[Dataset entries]

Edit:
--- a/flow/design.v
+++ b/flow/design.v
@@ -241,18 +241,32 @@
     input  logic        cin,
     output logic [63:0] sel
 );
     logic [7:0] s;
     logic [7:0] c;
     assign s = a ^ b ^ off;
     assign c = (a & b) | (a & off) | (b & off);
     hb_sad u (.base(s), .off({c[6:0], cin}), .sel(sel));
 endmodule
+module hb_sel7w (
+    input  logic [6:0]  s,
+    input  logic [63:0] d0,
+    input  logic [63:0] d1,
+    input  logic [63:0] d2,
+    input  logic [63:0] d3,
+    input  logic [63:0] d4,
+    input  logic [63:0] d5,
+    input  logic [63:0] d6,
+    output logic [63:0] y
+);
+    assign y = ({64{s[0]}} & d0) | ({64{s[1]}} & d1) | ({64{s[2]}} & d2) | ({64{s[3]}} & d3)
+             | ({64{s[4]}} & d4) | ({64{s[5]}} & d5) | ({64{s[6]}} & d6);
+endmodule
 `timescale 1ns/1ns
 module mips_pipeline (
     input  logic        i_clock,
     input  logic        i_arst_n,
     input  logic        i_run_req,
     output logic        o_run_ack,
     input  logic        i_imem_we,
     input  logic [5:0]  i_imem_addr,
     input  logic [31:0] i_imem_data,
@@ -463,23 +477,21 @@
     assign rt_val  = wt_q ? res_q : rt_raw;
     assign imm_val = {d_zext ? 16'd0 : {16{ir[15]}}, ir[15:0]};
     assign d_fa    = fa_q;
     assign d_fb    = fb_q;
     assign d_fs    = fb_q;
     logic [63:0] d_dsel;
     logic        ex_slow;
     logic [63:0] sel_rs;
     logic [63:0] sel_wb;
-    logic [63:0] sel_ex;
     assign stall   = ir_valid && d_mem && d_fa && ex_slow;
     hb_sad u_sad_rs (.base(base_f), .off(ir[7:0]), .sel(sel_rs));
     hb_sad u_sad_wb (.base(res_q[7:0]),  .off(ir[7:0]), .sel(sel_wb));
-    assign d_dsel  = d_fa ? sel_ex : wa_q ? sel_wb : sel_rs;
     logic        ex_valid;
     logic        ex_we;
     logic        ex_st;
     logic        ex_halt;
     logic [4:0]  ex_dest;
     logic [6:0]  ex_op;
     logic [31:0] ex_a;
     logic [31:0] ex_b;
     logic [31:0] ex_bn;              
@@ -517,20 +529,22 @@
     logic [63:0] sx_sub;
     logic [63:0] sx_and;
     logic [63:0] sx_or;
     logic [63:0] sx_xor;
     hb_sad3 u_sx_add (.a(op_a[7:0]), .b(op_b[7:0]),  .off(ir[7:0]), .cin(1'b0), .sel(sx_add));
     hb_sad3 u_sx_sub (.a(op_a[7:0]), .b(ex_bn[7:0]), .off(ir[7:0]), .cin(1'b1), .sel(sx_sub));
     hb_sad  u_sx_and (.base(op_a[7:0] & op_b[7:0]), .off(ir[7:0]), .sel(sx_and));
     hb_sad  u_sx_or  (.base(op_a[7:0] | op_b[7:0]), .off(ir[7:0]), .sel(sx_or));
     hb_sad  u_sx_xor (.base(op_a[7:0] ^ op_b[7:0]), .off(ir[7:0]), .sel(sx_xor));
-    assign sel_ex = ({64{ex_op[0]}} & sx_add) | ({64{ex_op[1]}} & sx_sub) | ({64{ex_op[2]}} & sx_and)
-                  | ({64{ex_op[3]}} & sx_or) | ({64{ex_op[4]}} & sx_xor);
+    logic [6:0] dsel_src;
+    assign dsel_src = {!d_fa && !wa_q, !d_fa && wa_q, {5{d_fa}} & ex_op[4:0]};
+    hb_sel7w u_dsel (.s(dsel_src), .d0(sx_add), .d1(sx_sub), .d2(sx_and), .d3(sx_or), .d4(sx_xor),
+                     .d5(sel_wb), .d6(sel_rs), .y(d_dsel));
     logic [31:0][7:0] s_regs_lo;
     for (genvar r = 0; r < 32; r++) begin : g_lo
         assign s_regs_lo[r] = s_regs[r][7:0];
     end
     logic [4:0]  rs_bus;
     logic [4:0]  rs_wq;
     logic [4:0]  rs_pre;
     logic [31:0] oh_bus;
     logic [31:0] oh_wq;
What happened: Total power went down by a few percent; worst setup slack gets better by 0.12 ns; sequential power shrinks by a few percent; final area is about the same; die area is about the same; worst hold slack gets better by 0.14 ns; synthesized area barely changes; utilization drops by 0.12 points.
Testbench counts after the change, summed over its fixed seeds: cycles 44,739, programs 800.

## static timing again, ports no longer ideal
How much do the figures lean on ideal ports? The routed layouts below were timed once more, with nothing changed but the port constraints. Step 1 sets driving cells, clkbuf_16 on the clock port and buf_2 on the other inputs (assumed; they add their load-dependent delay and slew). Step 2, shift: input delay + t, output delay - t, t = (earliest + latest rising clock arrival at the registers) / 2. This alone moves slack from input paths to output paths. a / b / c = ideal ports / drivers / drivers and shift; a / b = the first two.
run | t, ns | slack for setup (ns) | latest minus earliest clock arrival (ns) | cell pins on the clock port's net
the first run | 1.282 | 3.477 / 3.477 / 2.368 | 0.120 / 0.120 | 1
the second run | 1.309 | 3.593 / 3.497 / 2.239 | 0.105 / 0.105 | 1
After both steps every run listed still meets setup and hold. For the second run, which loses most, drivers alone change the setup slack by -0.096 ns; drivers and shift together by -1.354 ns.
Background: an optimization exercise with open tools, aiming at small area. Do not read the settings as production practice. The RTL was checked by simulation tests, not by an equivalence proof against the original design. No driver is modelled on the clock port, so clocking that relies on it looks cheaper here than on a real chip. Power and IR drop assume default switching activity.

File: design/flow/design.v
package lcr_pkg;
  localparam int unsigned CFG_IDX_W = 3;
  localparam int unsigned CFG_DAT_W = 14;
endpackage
...
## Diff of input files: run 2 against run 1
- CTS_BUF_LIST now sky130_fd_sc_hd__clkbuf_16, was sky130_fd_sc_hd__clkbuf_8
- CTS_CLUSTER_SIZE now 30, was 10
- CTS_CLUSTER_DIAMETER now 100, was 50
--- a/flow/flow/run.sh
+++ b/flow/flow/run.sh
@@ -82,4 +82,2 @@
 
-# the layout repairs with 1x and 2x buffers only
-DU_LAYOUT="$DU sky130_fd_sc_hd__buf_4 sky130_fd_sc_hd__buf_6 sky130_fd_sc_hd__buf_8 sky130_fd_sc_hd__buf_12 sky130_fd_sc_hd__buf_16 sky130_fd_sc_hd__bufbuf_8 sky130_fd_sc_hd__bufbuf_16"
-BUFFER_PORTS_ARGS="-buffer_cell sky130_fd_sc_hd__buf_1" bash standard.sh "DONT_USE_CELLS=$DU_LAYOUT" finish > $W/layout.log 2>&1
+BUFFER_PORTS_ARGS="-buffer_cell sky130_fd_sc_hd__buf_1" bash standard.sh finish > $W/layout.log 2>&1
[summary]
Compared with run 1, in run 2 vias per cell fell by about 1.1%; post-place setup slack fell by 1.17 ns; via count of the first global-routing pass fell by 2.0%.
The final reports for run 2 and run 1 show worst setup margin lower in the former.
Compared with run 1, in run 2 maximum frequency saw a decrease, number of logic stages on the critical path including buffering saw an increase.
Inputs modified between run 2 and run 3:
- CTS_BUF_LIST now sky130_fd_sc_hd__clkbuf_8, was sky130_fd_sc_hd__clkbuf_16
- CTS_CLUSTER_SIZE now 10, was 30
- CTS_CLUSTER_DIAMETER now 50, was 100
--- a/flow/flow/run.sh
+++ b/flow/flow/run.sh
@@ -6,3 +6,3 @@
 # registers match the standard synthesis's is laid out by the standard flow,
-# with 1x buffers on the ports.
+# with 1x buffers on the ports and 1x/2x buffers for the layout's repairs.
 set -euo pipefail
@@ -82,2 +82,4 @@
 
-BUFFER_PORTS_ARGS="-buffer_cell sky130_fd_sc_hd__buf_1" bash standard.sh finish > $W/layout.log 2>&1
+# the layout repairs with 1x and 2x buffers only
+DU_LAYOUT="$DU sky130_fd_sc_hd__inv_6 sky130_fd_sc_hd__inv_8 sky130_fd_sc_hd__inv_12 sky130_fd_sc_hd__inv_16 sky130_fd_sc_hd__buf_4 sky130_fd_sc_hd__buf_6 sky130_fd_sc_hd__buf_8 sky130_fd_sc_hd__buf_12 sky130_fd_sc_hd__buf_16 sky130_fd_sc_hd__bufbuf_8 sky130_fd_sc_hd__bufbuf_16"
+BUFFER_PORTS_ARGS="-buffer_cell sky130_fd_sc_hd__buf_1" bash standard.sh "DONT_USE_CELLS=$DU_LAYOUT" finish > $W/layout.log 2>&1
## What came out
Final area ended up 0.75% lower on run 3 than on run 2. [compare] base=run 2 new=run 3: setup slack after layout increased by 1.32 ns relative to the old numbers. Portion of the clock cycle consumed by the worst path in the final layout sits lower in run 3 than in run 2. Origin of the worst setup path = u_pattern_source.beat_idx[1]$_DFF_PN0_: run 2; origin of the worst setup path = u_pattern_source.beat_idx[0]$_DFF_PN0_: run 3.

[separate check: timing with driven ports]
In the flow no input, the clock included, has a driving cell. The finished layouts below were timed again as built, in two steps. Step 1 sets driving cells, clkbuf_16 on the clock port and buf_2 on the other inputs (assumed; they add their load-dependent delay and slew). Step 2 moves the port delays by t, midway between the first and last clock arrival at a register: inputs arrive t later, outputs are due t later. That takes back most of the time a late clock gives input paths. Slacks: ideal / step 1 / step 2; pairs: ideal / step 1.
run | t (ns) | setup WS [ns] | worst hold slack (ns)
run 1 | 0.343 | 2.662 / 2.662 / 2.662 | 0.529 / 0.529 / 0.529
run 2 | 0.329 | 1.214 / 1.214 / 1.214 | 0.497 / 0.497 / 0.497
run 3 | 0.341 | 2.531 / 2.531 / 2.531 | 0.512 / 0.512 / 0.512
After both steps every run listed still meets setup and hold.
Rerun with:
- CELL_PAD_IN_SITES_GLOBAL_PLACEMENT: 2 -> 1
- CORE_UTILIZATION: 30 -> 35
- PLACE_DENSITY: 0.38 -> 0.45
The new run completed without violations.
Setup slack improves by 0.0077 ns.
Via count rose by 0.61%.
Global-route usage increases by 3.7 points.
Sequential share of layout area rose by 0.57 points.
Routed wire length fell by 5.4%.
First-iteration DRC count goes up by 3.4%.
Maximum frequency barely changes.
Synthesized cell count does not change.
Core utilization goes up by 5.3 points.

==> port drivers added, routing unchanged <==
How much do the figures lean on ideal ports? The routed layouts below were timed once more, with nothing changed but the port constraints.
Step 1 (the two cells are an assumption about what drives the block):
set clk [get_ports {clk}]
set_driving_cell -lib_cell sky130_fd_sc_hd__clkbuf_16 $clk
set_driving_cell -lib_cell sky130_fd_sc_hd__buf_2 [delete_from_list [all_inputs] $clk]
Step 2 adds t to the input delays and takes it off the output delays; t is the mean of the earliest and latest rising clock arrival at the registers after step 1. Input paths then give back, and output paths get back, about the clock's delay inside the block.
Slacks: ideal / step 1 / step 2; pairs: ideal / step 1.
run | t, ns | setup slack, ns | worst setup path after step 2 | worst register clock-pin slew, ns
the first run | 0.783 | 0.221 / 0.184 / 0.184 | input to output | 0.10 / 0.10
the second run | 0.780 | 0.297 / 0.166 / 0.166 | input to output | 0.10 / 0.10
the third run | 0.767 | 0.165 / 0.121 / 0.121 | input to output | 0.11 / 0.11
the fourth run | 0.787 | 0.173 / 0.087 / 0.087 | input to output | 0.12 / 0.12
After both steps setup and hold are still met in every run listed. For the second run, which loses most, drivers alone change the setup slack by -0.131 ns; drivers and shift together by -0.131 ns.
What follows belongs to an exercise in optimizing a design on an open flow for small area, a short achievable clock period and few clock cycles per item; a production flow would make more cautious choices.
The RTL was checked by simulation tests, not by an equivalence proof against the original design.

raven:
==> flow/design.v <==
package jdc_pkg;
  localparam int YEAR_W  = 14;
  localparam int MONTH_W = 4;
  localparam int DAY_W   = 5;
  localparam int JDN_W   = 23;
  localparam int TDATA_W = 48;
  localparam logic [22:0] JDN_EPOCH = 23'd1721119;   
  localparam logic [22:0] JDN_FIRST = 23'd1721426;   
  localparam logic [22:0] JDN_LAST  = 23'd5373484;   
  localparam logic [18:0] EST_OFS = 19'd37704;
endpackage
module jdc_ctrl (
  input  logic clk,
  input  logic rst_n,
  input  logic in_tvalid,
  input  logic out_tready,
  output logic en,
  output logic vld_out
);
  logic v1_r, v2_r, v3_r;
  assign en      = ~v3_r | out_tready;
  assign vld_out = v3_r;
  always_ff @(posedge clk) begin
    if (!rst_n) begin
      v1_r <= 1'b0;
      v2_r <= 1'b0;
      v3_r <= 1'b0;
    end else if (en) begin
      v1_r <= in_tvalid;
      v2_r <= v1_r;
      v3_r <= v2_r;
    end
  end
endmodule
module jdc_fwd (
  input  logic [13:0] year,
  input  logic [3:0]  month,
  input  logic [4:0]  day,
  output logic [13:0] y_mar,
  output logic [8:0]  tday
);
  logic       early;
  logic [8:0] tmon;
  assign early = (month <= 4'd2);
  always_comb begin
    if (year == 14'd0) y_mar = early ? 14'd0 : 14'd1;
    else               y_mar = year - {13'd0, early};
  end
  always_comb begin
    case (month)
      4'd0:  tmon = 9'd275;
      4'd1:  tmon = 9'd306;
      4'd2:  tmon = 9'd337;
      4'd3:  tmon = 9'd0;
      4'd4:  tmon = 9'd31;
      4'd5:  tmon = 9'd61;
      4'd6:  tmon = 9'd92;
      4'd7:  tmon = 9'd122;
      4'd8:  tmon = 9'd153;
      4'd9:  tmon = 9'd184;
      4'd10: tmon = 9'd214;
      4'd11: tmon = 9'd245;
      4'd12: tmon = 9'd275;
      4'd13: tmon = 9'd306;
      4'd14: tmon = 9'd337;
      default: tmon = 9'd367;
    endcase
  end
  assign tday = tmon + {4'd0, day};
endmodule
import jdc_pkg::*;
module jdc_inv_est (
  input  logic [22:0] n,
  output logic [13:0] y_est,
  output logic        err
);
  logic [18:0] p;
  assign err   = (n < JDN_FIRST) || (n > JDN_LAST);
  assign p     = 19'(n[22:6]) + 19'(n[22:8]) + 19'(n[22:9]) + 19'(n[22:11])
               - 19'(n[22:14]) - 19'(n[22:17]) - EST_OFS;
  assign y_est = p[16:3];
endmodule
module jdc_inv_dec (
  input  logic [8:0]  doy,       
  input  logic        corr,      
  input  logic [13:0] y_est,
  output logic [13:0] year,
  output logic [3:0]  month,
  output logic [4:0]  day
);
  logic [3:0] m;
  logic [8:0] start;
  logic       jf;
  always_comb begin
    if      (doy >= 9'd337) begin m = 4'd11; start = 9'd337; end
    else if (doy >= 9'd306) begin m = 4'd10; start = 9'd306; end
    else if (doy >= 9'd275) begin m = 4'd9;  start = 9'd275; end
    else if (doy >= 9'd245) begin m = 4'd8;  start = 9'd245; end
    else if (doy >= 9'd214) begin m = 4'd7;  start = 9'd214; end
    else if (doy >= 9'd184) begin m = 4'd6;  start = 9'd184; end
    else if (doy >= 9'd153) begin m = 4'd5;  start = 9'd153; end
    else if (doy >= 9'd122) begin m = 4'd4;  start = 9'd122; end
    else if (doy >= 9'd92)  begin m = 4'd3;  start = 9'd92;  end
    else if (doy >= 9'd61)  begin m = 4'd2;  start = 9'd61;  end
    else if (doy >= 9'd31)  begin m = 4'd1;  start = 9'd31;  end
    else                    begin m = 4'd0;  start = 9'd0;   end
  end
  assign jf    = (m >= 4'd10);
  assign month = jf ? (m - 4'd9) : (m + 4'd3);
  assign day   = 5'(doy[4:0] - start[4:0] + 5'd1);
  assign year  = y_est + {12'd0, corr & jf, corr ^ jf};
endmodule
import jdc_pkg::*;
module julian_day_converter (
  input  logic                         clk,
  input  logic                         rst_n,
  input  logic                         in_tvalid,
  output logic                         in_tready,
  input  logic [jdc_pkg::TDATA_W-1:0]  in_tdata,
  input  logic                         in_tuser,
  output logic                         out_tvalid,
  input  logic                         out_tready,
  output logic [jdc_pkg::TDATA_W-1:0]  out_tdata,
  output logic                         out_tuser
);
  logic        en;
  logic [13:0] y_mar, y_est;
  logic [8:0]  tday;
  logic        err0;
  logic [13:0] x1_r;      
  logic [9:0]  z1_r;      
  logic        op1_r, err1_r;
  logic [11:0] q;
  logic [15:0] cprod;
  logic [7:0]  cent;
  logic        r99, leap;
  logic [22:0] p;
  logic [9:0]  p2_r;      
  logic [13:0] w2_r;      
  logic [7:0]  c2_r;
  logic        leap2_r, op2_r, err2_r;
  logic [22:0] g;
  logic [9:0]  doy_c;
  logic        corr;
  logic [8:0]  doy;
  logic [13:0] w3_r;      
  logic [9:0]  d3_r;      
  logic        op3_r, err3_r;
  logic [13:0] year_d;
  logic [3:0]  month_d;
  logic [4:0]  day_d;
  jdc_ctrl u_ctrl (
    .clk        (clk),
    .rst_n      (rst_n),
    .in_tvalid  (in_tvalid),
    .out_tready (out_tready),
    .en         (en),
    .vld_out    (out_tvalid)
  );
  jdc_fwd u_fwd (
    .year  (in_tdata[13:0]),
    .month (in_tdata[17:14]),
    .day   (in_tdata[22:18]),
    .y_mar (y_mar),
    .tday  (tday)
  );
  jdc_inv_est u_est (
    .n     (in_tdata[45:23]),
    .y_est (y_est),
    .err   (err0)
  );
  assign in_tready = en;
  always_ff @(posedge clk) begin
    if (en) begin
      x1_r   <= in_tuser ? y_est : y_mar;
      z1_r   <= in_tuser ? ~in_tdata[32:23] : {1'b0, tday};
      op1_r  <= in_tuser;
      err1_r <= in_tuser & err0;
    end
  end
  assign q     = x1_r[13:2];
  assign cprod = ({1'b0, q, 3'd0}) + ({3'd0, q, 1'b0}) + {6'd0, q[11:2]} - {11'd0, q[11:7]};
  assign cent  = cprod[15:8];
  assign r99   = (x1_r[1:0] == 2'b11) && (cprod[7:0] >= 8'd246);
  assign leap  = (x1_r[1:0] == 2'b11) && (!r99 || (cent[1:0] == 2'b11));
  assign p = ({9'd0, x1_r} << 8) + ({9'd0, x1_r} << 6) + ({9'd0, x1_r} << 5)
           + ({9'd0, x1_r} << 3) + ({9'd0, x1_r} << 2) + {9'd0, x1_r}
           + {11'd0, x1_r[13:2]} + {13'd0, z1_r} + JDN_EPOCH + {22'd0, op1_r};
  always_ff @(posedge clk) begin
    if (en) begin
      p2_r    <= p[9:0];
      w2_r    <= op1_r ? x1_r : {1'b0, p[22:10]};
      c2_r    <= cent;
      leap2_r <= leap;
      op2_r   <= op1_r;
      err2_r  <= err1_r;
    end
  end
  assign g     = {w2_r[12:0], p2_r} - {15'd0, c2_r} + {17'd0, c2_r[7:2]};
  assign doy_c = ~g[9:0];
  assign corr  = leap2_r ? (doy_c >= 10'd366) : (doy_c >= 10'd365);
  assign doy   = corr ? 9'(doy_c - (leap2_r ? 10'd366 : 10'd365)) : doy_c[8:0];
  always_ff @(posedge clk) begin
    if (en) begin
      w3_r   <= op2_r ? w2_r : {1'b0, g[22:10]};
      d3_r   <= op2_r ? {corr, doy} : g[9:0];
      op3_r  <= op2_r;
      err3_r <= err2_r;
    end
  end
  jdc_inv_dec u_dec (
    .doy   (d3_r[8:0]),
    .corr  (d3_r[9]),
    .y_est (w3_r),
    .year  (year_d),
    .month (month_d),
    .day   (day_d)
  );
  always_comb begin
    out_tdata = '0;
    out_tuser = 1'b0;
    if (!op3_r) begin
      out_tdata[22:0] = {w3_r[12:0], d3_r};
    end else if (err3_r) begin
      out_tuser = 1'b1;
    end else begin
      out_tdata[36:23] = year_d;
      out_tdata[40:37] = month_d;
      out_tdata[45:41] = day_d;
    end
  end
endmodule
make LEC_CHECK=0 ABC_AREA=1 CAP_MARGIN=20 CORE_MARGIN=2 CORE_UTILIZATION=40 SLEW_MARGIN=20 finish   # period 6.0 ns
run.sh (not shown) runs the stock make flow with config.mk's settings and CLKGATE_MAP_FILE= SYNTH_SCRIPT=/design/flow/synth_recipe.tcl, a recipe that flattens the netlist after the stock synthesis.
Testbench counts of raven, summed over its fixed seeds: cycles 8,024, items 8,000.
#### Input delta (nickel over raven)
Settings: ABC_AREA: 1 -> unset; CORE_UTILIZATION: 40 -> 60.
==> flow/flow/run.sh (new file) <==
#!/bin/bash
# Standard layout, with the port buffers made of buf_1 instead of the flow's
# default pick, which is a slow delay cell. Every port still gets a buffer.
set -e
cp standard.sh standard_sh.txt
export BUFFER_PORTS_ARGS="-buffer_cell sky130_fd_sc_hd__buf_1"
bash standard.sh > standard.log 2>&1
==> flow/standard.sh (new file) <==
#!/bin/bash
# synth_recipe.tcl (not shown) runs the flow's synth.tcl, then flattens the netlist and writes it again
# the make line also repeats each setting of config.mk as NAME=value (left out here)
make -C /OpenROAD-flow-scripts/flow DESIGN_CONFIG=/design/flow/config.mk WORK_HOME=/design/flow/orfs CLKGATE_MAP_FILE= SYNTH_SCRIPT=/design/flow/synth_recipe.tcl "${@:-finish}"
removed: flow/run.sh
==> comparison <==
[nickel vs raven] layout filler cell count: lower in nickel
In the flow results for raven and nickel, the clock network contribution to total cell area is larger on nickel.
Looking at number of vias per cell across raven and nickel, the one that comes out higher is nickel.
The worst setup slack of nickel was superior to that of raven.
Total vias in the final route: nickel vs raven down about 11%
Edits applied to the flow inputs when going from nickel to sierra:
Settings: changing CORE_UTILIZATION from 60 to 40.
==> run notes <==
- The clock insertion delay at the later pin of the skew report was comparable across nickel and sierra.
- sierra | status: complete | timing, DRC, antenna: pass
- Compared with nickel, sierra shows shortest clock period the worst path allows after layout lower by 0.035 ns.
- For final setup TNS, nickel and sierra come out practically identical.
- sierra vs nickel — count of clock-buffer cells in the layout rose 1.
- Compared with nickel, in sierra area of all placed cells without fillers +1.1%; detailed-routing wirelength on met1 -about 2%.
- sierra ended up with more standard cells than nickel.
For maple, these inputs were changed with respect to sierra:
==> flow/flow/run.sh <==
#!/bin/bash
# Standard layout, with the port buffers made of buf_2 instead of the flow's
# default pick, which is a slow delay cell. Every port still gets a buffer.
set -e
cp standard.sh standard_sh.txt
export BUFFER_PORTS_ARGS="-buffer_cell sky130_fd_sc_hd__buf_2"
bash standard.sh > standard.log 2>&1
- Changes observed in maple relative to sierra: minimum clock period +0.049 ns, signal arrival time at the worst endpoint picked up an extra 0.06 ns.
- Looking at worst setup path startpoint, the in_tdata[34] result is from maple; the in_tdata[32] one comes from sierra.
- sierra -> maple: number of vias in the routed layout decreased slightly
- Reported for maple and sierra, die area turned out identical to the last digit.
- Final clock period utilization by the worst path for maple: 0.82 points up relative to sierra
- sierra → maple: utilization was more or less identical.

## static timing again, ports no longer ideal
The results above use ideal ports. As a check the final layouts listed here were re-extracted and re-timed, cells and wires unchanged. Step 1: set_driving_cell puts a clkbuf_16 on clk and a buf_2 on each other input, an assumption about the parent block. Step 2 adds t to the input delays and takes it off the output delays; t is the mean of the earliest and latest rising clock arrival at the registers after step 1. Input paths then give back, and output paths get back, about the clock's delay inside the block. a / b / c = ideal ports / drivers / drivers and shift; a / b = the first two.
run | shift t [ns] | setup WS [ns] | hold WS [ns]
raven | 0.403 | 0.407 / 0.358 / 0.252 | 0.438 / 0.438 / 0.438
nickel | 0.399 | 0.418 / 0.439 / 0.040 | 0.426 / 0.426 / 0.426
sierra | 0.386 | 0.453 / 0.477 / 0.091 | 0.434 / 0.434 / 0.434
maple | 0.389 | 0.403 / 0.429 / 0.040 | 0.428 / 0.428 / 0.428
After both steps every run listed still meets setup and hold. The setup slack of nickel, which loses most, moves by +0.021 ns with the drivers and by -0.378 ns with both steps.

TO DO
Counting only lines of the data above that hold "assumed", report the total and nothing else.

SOLUTION BELOW
2